The European Parliament has approved concrete proposals to tighten rules and to provide proper compensation to EU consumers following the 2015 Volkswagen emissions scandal

Under the draft law, car makers would no longer directly pay testing agency, but EU nations will have to fund car exhaust testing centres
Under the draft law, car makers would no longer directly pay testing agency, but EU nations will have to fund car exhaust testing centres

The European Parliament today approved concrete proposals to tighten rules aimed at preventing a recurrence of the Volkswagen emissions cheating scandal, and to provide proper compensation to EU consumers affected by it.

In 2015, German car-maker Volkswagen admitted to using software to cheat US diesel pollution controls. The scandal, dubbed ‘Dieselgate’, spotlighted the EU's lax vehicle regulations.

The final report of the Enquiry Committee into the Emissions of Vehicles (EMIS committee) showed that Dieselgate could have been avoided if the different member states and the European Commission acted upon their legal and administrative responsibilities.

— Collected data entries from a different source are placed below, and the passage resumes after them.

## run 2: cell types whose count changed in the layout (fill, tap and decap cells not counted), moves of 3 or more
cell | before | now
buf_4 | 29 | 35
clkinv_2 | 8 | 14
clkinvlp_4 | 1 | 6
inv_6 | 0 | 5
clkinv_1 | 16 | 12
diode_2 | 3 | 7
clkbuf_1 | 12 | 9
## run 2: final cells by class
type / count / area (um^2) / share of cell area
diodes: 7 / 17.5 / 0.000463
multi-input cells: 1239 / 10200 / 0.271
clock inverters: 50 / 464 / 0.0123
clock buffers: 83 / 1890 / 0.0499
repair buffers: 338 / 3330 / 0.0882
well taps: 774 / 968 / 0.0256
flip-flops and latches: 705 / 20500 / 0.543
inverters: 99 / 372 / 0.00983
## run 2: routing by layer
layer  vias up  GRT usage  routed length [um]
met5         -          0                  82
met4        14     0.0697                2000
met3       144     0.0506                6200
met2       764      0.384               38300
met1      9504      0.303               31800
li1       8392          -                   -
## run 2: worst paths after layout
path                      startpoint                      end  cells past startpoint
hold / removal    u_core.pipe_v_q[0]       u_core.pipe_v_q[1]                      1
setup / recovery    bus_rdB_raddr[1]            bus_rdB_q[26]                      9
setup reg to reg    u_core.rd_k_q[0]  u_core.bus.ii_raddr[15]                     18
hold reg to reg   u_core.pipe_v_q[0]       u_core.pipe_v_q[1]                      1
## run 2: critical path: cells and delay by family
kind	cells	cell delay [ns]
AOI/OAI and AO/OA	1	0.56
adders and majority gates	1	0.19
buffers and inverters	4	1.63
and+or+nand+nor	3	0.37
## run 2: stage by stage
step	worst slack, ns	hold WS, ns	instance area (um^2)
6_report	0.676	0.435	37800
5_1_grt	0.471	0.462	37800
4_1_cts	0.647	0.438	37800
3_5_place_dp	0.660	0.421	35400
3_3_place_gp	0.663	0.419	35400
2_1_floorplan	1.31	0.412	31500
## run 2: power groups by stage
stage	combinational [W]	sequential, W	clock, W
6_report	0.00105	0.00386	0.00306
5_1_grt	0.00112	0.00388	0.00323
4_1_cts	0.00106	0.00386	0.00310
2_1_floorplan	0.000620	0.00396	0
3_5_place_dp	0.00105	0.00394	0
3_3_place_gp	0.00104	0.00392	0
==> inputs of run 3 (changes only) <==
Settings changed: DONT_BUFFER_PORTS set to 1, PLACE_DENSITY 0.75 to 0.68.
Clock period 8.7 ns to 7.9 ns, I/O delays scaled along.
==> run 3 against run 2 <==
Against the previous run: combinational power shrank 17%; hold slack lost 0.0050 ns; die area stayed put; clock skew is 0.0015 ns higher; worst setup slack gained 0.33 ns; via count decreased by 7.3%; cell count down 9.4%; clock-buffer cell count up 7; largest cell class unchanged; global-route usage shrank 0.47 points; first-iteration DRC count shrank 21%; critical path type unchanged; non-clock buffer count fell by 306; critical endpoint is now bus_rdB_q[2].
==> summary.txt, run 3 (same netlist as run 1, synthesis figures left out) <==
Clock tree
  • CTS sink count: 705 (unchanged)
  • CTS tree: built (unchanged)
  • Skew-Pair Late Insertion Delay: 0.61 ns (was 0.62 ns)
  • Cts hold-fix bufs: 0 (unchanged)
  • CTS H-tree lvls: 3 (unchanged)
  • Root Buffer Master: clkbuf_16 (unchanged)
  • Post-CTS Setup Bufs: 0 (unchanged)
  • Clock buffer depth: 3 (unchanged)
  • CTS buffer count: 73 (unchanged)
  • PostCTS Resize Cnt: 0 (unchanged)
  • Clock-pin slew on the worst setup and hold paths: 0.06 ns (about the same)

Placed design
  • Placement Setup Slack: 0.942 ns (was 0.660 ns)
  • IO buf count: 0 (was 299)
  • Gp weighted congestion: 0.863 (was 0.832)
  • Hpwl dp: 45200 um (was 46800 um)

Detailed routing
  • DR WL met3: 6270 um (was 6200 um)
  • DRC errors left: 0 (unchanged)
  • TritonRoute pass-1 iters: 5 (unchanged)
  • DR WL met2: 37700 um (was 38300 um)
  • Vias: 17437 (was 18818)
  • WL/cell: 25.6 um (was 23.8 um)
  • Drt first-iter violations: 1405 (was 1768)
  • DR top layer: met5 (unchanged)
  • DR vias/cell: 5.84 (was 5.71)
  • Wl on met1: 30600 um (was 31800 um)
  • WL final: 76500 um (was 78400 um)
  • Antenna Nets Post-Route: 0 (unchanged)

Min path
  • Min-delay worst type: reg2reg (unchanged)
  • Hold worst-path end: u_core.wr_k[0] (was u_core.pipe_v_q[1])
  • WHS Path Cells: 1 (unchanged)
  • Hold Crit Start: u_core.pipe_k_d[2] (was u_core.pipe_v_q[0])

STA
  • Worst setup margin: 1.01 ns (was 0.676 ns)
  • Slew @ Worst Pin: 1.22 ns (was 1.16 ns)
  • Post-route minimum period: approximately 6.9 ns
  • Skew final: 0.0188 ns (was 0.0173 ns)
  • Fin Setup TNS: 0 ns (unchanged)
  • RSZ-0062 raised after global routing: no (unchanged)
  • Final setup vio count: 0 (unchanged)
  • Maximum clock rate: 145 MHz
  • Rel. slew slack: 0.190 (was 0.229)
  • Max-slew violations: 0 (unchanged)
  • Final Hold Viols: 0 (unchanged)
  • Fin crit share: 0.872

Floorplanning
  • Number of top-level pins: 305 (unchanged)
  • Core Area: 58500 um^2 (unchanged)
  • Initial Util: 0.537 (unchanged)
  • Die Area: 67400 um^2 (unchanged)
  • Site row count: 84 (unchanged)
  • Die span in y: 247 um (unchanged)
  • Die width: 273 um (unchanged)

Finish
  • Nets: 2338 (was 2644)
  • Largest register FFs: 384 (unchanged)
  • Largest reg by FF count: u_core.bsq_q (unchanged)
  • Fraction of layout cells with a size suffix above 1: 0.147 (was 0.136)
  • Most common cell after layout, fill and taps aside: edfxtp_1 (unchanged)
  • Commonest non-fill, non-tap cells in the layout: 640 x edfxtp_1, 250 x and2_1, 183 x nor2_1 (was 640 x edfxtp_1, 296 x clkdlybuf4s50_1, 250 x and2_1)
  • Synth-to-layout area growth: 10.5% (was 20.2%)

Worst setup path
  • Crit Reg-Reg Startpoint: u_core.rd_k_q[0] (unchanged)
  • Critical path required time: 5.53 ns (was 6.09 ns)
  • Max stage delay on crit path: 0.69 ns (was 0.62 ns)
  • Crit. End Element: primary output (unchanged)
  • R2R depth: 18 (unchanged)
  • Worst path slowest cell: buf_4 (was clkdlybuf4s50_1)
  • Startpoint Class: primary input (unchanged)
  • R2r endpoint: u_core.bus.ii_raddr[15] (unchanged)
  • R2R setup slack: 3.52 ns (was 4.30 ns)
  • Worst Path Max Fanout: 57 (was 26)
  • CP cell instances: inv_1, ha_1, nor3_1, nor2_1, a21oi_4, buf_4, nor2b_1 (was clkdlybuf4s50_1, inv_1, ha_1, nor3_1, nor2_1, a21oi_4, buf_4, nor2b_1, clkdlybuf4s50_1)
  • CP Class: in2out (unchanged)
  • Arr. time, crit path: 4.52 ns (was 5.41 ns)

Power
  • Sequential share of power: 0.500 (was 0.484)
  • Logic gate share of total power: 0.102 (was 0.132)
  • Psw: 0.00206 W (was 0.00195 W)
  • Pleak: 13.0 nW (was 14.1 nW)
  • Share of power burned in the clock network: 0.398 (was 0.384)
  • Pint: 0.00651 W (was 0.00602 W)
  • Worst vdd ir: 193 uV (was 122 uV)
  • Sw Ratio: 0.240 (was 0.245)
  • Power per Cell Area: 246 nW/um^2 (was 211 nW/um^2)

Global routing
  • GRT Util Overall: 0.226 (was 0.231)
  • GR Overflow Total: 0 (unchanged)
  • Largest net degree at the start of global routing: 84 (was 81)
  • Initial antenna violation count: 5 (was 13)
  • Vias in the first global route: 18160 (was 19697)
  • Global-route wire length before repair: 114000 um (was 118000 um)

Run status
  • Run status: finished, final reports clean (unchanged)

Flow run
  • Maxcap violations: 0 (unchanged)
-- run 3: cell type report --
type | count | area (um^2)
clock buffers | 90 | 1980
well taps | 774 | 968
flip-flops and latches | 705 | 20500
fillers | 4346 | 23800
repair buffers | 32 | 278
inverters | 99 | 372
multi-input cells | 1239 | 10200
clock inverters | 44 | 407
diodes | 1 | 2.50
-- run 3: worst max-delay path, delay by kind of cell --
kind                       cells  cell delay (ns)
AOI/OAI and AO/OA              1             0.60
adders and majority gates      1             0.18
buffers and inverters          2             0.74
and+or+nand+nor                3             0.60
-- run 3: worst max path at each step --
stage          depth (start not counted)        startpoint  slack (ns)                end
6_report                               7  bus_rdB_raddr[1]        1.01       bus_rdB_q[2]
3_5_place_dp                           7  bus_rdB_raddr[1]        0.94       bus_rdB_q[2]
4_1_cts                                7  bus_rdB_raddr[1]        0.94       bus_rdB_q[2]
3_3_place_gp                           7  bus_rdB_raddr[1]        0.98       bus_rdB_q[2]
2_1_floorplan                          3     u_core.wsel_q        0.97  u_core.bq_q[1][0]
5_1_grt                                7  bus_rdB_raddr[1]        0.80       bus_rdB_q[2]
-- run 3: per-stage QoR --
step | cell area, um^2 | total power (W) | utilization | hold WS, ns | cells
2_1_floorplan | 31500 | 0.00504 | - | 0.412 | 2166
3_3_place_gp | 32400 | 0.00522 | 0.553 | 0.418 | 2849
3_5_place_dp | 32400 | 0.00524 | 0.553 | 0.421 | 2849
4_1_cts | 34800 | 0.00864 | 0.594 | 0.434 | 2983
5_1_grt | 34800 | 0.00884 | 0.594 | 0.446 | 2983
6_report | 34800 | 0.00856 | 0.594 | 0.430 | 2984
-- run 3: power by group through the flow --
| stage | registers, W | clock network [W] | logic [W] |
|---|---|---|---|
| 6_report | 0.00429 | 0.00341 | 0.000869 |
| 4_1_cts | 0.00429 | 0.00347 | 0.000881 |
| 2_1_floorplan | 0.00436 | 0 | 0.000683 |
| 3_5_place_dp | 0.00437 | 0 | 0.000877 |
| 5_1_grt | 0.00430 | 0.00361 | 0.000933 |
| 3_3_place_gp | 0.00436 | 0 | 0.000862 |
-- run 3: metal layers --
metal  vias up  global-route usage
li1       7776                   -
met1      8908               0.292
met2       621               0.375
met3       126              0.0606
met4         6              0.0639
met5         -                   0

“In this context we pushed for concrete measures which tighten surveillance controls and ensure consumer compensation. This was an opportunity to enhance legislation which until now has left legal loopholes wide open to the detriment of our environment, EU consumers and our citizens’ health,” Maltese MEP Miriam Dalli, who is a full member of the committee, said.

Under the draft law, car makers would no longer directly pay testing agency, but EU nations will have to fund car exhaust testing centres. Brussels would get powers to carry out vehicle spot-checks and levy fines, while national authorities would be able to peer-review each other's decisions.

The bill also calls for EU regulators to press fines to be used to compensate car owners and boost environmental protection or market surveillance measures.

The move comes after Volkswagen offered compensation and vehicle buybacks to US car owners caught up in the emissions affair – costing the company around €19 million – while strongly resisting calls by the European Commission and some other EU politicians for similar steps in Europe. While installing cheat software in almost 9 million diesel cars in Europe, Volkswagen argued that the technology did not violate EU laws.

The proposed rules, however, stopped short of creating an EU body tasked with the responsibility to investigate complaints against manufacturers who are not compliant with the law – in the Style of the US Environment Protection Agency. The proposal was one of the key recommendations of a parliamentary report into the Dieselgate scandal, but did not receive support by the majority of the plenary vote.